対象となる家族や条件は介護休暇に準じますが、一度の申請で対象家族1人につき最大93日(3回に分割可)までの休暇が認められます。労働者は希望する休業開始日の2週間前までに申請しなければなりません。長期間の休みとなることが考えられるため、よほど急を要さないかぎり勤務先の上司や労務管理者と相談してから開始日を決めるのが望ましいでしょう。
申請の期限については、明確な期限が決まっている介護休業に対し、介護休暇の場合は事前に口頭で上司に伝えることでも受け付けてくれることが多いようです。出勤簿がある場合は、介護休暇を取得する旨を記入(WEB管理の場合は入力)します。いずれも会社に迷惑がかからないよう、取得したい日時を決めた時点で早めに会社に報告するよう心がけたいところです。
休業時に支払われる「介護休業給付金」について
介護休業を取得する上で必ず認識しておかなければならないのは、介護休業期間中は給与が支払われない(雇用者側に給与支払い義務が生じない)という点です。そのため、介護休業を取得するにあたり、働かない期間中の収入をどう確保するのか、一緒に暮らす家族の収入や預貯金を頼りにできるのかを事前に勘案する必要があります。

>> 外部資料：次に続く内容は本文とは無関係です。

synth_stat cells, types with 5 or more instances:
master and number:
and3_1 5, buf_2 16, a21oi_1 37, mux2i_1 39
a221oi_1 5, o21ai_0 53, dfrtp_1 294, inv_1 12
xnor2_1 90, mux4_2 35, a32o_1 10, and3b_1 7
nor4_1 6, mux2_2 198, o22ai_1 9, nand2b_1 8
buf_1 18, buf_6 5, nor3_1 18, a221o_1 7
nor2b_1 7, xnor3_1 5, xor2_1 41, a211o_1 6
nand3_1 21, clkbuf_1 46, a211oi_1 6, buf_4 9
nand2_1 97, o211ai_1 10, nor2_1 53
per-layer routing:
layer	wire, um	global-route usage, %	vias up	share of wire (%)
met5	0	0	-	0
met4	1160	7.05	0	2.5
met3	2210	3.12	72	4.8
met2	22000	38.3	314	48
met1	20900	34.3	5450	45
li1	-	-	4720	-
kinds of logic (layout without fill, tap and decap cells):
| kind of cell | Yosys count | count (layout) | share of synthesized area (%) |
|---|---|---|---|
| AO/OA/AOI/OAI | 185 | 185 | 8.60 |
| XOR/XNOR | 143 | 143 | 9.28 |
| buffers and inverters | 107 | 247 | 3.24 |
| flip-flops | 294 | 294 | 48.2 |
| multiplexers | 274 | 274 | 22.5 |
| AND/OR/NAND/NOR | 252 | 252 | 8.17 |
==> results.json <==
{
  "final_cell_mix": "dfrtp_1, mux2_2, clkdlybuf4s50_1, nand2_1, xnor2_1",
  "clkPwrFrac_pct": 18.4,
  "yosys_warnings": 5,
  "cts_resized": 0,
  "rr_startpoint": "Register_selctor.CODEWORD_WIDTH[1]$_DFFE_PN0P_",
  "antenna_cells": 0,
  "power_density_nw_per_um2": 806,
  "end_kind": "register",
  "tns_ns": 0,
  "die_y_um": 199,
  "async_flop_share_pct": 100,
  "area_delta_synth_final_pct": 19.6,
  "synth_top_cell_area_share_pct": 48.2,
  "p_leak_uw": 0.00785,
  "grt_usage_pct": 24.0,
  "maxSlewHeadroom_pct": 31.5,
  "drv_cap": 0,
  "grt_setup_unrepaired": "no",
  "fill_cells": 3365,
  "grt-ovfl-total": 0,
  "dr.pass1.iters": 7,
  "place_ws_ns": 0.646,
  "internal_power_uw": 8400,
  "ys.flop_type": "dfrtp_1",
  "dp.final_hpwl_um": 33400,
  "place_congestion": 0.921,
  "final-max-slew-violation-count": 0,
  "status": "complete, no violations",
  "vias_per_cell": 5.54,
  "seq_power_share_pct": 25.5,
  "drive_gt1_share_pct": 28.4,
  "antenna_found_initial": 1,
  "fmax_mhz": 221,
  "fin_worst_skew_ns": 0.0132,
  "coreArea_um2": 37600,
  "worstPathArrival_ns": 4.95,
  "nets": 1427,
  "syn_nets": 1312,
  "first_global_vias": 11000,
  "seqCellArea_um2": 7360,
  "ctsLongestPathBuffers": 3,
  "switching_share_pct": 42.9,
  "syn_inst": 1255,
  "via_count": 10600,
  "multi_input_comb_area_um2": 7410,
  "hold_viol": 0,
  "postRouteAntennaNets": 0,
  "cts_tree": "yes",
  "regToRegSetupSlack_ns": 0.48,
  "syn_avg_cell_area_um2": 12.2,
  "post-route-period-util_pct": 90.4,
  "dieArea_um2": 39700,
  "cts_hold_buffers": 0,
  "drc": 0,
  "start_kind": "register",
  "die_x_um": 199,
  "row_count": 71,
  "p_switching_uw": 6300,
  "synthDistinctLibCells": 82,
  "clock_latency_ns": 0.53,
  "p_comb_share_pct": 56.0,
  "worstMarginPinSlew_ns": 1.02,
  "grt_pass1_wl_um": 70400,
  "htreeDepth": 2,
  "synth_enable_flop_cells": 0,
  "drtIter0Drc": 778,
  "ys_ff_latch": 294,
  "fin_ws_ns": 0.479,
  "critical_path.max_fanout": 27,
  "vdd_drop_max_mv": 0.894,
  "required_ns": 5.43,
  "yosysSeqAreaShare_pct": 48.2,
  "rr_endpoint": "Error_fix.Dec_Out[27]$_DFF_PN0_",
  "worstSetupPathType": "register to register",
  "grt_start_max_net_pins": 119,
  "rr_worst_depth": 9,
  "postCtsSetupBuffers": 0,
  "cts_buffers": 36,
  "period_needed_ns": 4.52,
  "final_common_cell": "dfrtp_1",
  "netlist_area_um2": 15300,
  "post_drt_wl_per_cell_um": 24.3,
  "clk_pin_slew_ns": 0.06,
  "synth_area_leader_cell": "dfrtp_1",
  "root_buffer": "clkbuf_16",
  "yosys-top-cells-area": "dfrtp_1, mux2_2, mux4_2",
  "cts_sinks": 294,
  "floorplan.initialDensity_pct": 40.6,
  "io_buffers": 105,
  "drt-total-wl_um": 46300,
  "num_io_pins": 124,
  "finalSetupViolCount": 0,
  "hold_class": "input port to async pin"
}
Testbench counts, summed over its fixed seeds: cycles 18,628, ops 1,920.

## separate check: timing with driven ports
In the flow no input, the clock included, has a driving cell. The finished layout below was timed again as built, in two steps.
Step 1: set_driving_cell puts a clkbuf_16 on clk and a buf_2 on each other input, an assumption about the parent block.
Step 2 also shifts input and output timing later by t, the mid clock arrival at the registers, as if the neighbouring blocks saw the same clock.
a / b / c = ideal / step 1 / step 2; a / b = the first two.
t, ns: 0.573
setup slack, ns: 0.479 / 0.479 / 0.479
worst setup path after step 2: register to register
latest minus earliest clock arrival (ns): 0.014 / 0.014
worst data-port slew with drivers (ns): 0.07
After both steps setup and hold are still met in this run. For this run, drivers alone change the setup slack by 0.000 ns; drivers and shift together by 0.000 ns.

それでも収入の確保が難しい場合に、介護休業取得者への救済措置である「介護休業給付金」制度を利用することが可能です。この制度によって、休業中でも本来支払われる給与の一部に該当する金額を受け取ることができるのです。
被雇用者(申請者)は介護休業給付金支給申請書に必要事項を記入し、会社へ提出します。その後、公共職業安定所(ハローワーク)を通じて給付金が銀行口座へ振り込まれる流れです。肝心の支給額の算定方法ですが、「休業開始時賃金日額×支給日数×67%」と決まっています。
介護休業取得者にとって心強い「介護休業給付金」制度ですが、給付を受けるにはいくつか条件があります。まずは雇用保険に加入していること。介護休暇のケースと同様に1年以上雇用されていること。そして、介護休業期間終了後も引き続き雇用の見込みがある人に限られます。
ハローワークへの手続きは雇用者側がすべて手配してくれますが、滞りなく給付金を受け取れるよう、決められた期間内にきちんと必要書類を提出するなど、会社に対しても迷惑がかからないよう配慮することが大切です。
最後に
「同僚に迷惑がかかる」「人事評価に響く」という思いから、介護休暇を使ったことがないという人が大半かもしれません。しかし、少子高齢化が進む現在、特に自宅で親と暮らす人にとって、介護休暇は避けて通れない道となるでしょう。介護休暇に対する周囲の理解も必要ですが、まずは必要に応じて介護休暇を申請する勇気を持つことが重要です。